Top of SOURCE DATA

<file path="config.mk">
export PLATFORM = sky130hd
export DESIGN_NAME = cin_link_top
export DESIGN_NICKNAME = d
export VERILOG_FILES = /design/src/logic/cin_link_pkg.sv /design/src/logic/cin_bit_align.sv /design/src/logic/cin_word_assembler.sv /design/src/logic/cin_train_monitor.sv /design/src/logic/cin_command_gate.sv /design/src/logic/cin_link_top.sv
export VERILOG_INCLUDE_DIRS = /design/src /design/src/logic
export SDC_FILE = /design/constraint.sdc
export NUM_CORES = 1
export LEC_CHECK = 0
export BUFFER_PORTS_ARGS = -buffer_cell sky130_fd_sc_hd__buf_4
export CAP_MARGIN = 20
export CORE_ASPECT_RATIO = 1.2
export CORE_MARGIN = 2
export CORE_UTILIZATION = 40
export DETAILED_ROUTE_END_ITERATION = 8
export GPL_ROUTABILITY_DRIVEN = 1
export PLACE_DENSITY = 0.64
export SYNTH_ARGS = -nofsm -noshare
export SYNTH_HDL_FRONTEND = slang
export SYNTH_HIERARCHICAL = 1
export SYNTH_SLANG_ARGS = --single-unit
</file>
<file path="constraint.sdc">
create_clock -name rxclk -period 2.2 [get_ports rxclk]
set_input_delay 0.11 -clock rxclk [delete_from_list [all_inputs] [get_ports rxclk]]
set_output_delay 0.11 -clock rxclk [all_outputs]
set_load 0.01 [all_outputs]
</file>
--- src/lsu_cfg_pkg.sv ---
`default_nettype none

package lsu_cfg_pkg;

    localparam int CFG_DW = 32;

    typedef enum logic [1:0] {
        CFG_CTRL      = 2'd0,
        CFG_LOAD_CNT  = 2'd1,
        CFG_STORE_CNT = 2'd2,
        CFG_FAULT_CNT = 2'd3
    } cfg_addr_e;

    // control register layout
    localparam int CTRL_ALLOW_MIS_BIT = 0;

    localparam logic [CFG_DW-1:0] CTRL_RESET = CFG_DW'(1) << CTRL_ALLOW_MIS_BIT;

endpackage

`default_nettype wire

--- src/lsu_csr.sv ---
`timescale 1ns/1ps
`default_nettype none

module lsu_csr
    import lsu_cfg_pkg::*;
(
    input  logic              clk,
    input  logic              rst_n,
    input  logic              cfg_we,
    input  logic [1:0]        cfg_addr,
    input  logic [CFG_DW-1:0] cfg_wdata,
    output logic [CFG_DW-1:0] cfg_rdata,
    input  logic              ld_evt,
    input  logic              st_evt,
    input  logic              fault_evt,
    output logic              allow_misaligned
);
    cfg_addr_e         sel;
    logic [CFG_DW-1:0] load_cnt;
    logic [CFG_DW-1:0] store_cnt;
    logic [CFG_DW-1:0] fault_cnt;

    assign sel = cfg_addr_e'(cfg_addr);

    always_ff @(posedge clk) begin
        if (!rst_n) begin
            allow_misaligned <= CTRL_RESET[CTRL_ALLOW_MIS_BIT];
            load_cnt         <= '0;
            store_cnt        <= '0;
            fault_cnt        <= '0;
        end else begin
            if (cfg_we && sel == CFG_CTRL) begin
                allow_misaligned <= cfg_wdata[CTRL_ALLOW_MIS_BIT];
            end
            // counters wrap, writes to them are dropped
            load_cnt  <= load_cnt + CFG_DW'(ld_evt);
            store_cnt <= store_cnt + CFG_DW'(st_evt);
            fault_cnt <= fault_cnt + CFG_DW'(fault_evt);
        end
    end

    always_comb begin
        cfg_rdata = '0;
        case (sel)
            CFG_CTRL:      cfg_rdata[CTRL_ALLOW_MIS_BIT] = allow_misaligned;
            CFG_LOAD_CNT:  cfg_rdata = load_cnt;
            CFG_STORE_CNT: cfg_rdata = store_cnt;
            CFG_FAULT_CNT: cfg_rdata = fault_cnt;
            default:       cfg_rdata = '0;
        endcase
    end

    // issue stage must honour the control bit
    a_no_fault_when_allowed: assert property (@(posedge clk) disable iff (!rst_n)
        fault_evt |-> !allow_misaligned)
        else $error("fault raised while misaligned access allowed");

endmodule

`default_nettype wire

--- config.mk ---
export PLATFORM = sky130hd
export DESIGN_NAME = lsu_csr
export DESIGN_NICKNAME = d
export VERILOG_FILES = /design/src/lsu_cfg_pkg.sv /design/src/lsu_csr.sv
export SDC_FILE = /design/constraint.sdc
export NUM_CORES = 1
export LEC_CHECK = 0
export CAP_MARGIN = 30
export CORE_MARGIN = 8
export CORE_UTILIZATION = 25
export DETAILED_ROUTE_END_ITERATION = 8
export DONT_BUFFER_PORTS = 1
export GPL_TIMING_DRIVEN = 1
export PLACE_DENSITY_LB_ADDON = 0.05
export SYNTH_ARGS = -nofsm -noshare
export SYNTH_HDL_FRONTEND = slang
export SYNTH_SLANG_ARGS = --single-unit
--- constraint.sdc ---
create_clock -name clk -period 6.4 [get_ports clk]
set_input_delay 0.64 -clock clk [delete_from_list [all_inputs] [get_ports clk]]
set_output_delay 0.64 -clock clk [all_outputs]
set_load 0.01 [all_outputs]
### Word-level counts from Yosys, hierarchy flattened

Index checks and enable logic that the tools add are counted.

* reductions and logical operators: 2
* $add $sub $neg: 3
* muxes and demuxes: 2
* equality and inequality tests: 3

Operators by type and width (count)
* 32-bit by 1-bit adder with 32-bit output: 3
* 31-bit case mux with 3 select lines: 1
* 2-bit equality test, second input constant: 2
* 1-bit case mux with 4 select lines: 1
* 2-bit by 1-bit equality test with 1-bit output, second input constant: 1
* 2-bit logical NOT: 1
* 1-bit logical AND: 1

* register bits: 97
* output and inout bits: 33

### Longest topological paths before layout

Gate-level depths: netlist of run 1.

* depth after elaboration: 2
* depth in mapped cells: 7
* mapped depth without buffers: 6

### Worst setup path after synthesis of run 1

No wires, ideal clock.

* kind: input to output
* start point: input port cfg_addr[0]
* end point: output port cfg_rdata[11]
* arrival time: 1.887 ns
* setup slack: 3.873 ns
* stages: 4
* cell sequence: clkbuf_1 -> clkbuf_1 -> mux2_2 -> a22o_1

* longest elaborated chain between the ends: 2
* elaborated cells between the ends (all ways): 4
* those cells by class: eq/ne (3); mux (1)

RTL lines
* start: declaration: RTL line lsu_csr.sv:10 `input logic [1:0] cfg_addr,`
* 2-bit equality test / 2-bit by 1-bit equality test with 1-bit output (equally long branches): RTL line lsu_csr.sv:44 `case (sel)`
* 31-bit case mux with 3 select lines *: RTL line lsu_csr.sv:44
* end: declaration: RTL line lsu_csr.sv:12 `output logic [CFG_DW-1:0] cfg_rdata,`

Every way passes the cells marked *; elsewhere a longest branch is shown, timed or not.

### Final worst setup path of run 1

* start point: register load_cnt[0]
* end point: register load_cnt[26]

* longest elaborated chain between the ends: 1

RTL lines
* start: declaration: RTL line lsu_csr.sv:19 `logic [CFG_DW-1:0] load_cnt;`
* start signal: assignment: RTL line lsu_csr.sv:36 `load_cnt <= load_cnt + CFG_DW'(ld_evt);`
* 32-bit by 1-bit adder with 32-bit output: RTL line lsu_csr.sv:36

Every way passes these cells.
A chain may end at the register's enable or synchronous reset.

Bottom of SOURCE DATA

▶ _PROBLEM TO WORK ON_
Write out, from the lines above, only those from the line with "the control bit" to the line with "after elaboration: 2", exactly as given, including the first and the last.

▶ _OUTPUT OF THE EXERCISE_
    // issue stage must honour the control bit
    a_no_fault_when_allowed: assert property (@(posedge clk) disable iff (!rst_n)
        fault_evt |-> !allow_misaligned)
        else $error("fault raised while misaligned access allowed");

endmodule

`default_nettype wire

--- config.mk ---
export PLATFORM = sky130hd
export DESIGN_NAME = lsu_csr
export DESIGN_NICKNAME = d
export VERILOG_FILES = /design/src/lsu_cfg_pkg.sv /design/src/lsu_csr.sv
export SDC_FILE = /design/constraint.sdc
export NUM_CORES = 1
export LEC_CHECK = 0
export CAP_MARGIN = 30
export CORE_MARGIN = 8
export CORE_UTILIZATION = 25
export DETAILED_ROUTE_END_ITERATION = 8
export DONT_BUFFER_PORTS = 1
export GPL_TIMING_DRIVEN = 1
export PLACE_DENSITY_LB_ADDON = 0.05
export SYNTH_ARGS = -nofsm -noshare
export SYNTH_HDL_FRONTEND = slang
export SYNTH_SLANG_ARGS = --single-unit
--- constraint.sdc ---
create_clock -name clk -period 6.4 [get_ports clk]
set_input_delay 0.64 -clock clk [delete_from_list [all_inputs] [get_ports clk]]
set_output_delay 0.64 -clock clk [all_outputs]
set_load 0.01 [all_outputs]
### Word-level counts from Yosys, hierarchy flattened

Index checks and enable logic that the tools add are counted.

* reductions and logical operators: 2
* $add $sub $neg: 3
* muxes and demuxes: 2
* equality and inequality tests: 3

Operators by type and width (count)
* 32-bit by 1-bit adder with 32-bit output: 3
* 31-bit case mux with 3 select lines: 1
* 2-bit equality test, second input constant: 2
* 1-bit case mux with 4 select lines: 1
* 2-bit by 1-bit equality test with 1-bit output, second input constant: 1
* 2-bit logical NOT: 1
* 1-bit logical AND: 1

* register bits: 97
* output and inout bits: 33

### Longest topological paths before layout

Gate-level depths: netlist of run 1.

* depth after elaboration: 2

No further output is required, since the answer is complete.